> [Try it] Copy exactly the lines of the data below that run from the line holding "at 0.976 (+1.3%)" through the line holding "at 83,700 (-0.27%)", both ends included.

> [Input data]
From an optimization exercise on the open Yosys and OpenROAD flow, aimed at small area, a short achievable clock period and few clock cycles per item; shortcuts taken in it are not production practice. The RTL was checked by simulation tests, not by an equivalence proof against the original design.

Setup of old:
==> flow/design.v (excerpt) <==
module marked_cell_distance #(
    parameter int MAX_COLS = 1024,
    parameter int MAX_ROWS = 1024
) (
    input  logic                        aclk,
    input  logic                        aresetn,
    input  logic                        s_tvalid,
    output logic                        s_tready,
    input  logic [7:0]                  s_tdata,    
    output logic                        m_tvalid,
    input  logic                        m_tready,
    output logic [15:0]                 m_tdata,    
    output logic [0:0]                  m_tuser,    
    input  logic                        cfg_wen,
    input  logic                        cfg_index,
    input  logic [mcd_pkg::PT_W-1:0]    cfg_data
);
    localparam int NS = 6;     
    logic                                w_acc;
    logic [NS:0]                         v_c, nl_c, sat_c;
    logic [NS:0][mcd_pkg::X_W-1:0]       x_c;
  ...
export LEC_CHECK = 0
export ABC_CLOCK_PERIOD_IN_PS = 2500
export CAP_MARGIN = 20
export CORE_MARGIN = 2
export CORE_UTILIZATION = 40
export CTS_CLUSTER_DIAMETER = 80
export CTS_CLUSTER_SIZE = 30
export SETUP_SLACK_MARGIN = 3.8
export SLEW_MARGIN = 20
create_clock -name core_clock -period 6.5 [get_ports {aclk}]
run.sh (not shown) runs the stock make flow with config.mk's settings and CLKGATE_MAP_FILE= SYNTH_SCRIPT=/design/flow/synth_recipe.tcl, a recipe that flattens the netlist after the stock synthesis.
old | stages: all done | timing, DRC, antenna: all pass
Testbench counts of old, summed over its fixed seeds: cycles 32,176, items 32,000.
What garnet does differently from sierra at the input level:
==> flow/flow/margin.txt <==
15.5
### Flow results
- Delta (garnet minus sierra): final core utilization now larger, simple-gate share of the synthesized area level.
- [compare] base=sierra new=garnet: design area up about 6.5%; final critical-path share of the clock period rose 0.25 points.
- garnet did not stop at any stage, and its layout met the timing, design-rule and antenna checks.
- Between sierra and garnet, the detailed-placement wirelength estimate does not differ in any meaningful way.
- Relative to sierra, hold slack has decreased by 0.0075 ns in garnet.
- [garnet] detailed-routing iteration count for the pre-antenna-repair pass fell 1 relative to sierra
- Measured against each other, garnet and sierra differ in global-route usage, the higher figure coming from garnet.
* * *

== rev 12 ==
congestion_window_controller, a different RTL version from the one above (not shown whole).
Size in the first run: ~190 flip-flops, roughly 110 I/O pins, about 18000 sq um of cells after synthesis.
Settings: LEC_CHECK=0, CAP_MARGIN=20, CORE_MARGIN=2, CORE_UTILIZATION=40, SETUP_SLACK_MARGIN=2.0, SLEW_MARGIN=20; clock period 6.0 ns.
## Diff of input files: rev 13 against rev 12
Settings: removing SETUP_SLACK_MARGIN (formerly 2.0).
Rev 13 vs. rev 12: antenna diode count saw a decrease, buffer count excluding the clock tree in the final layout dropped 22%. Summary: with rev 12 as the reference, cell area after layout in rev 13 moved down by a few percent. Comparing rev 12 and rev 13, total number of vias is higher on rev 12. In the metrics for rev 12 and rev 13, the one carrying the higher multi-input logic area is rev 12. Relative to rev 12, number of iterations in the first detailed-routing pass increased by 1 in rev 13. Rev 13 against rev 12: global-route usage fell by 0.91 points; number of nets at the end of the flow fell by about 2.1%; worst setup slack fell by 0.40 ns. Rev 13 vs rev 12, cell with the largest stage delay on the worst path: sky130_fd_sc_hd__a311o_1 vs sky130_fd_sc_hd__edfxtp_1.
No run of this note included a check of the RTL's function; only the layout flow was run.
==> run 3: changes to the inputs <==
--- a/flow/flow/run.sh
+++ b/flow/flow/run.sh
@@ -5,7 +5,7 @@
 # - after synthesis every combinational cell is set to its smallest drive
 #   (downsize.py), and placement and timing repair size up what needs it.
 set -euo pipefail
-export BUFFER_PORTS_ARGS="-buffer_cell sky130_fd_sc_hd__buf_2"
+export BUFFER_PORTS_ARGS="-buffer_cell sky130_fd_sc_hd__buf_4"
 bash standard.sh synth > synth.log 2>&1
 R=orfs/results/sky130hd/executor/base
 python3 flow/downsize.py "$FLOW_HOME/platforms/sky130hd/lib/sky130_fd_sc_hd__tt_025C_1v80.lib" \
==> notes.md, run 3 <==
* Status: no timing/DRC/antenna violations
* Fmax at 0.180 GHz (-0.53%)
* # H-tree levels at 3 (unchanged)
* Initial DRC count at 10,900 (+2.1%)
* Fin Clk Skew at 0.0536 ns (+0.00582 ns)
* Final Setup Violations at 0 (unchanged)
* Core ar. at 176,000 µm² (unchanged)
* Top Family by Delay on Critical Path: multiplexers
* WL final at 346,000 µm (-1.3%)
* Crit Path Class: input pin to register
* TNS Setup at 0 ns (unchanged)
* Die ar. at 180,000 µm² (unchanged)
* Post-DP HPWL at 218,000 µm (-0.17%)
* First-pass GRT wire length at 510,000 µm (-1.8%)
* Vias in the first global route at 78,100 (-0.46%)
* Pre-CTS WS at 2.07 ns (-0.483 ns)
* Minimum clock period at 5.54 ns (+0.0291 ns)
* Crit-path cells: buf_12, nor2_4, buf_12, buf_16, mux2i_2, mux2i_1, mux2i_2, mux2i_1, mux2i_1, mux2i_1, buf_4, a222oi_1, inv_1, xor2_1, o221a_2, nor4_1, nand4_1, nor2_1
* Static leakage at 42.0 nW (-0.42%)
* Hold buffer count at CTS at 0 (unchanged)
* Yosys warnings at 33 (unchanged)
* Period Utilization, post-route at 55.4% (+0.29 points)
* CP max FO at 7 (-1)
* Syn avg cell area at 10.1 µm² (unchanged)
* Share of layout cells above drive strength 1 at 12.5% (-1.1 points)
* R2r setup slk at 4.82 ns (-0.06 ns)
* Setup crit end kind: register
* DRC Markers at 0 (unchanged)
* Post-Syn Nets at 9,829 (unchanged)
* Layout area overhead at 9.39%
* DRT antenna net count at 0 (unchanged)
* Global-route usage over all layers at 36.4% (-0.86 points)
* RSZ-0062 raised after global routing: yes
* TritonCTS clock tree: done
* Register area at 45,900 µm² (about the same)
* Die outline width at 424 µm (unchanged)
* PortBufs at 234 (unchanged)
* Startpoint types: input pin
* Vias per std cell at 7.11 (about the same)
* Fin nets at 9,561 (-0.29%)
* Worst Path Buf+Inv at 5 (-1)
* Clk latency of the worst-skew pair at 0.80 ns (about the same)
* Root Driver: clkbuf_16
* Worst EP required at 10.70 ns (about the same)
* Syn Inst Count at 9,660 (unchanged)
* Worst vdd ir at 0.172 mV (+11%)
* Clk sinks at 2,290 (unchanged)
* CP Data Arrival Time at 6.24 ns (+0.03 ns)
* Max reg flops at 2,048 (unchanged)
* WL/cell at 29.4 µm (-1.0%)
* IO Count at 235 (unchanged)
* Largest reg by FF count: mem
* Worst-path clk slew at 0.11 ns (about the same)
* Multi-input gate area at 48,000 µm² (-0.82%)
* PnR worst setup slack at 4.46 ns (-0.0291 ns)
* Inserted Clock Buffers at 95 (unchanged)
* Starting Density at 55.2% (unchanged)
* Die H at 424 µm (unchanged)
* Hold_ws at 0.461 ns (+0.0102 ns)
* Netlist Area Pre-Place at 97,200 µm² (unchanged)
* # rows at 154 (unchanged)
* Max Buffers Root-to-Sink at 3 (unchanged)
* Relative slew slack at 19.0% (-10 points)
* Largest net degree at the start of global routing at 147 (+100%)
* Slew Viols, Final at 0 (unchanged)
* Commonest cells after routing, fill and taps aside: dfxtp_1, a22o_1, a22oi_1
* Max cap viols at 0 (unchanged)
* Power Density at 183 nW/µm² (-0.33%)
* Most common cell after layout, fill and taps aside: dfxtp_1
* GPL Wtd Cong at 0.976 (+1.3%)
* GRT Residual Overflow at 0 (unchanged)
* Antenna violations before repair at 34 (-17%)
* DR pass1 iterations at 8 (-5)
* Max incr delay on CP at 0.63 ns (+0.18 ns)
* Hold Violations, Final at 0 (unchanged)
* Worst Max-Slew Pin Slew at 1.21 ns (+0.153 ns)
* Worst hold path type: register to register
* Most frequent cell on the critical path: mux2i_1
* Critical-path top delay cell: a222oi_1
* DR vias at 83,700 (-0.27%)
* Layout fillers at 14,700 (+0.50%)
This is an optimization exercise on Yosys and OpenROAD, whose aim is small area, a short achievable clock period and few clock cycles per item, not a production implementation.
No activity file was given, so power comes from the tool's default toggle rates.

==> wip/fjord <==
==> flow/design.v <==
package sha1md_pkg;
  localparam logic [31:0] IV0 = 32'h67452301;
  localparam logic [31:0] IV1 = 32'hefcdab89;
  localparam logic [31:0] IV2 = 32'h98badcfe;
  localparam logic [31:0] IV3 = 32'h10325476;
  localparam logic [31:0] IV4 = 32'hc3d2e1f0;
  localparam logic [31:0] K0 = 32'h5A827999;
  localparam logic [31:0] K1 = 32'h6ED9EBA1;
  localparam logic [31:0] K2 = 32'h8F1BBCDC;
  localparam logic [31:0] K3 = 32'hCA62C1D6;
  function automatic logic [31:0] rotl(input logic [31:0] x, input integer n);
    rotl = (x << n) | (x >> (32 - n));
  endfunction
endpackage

> [Answer to the exercise]
* GPL Wtd Cong at 0.976 (+1.3%)
* GRT Residual Overflow at 0 (unchanged)
* Antenna violations before repair at 34 (-17%)
* DR pass1 iterations at 8 (-5)
* Max incr delay on CP at 0.63 ns (+0.18 ns)
* Hold Violations, Final at 0 (unchanged)
* Worst Max-Slew Pin Slew at 1.21 ns (+0.153 ns)
* Worst hold path type: register to register
* Most frequent cell on the critical path: mux2i_1
* Critical-path top delay cell: a222oi_1
* DR vias at 83,700 (-0.27%)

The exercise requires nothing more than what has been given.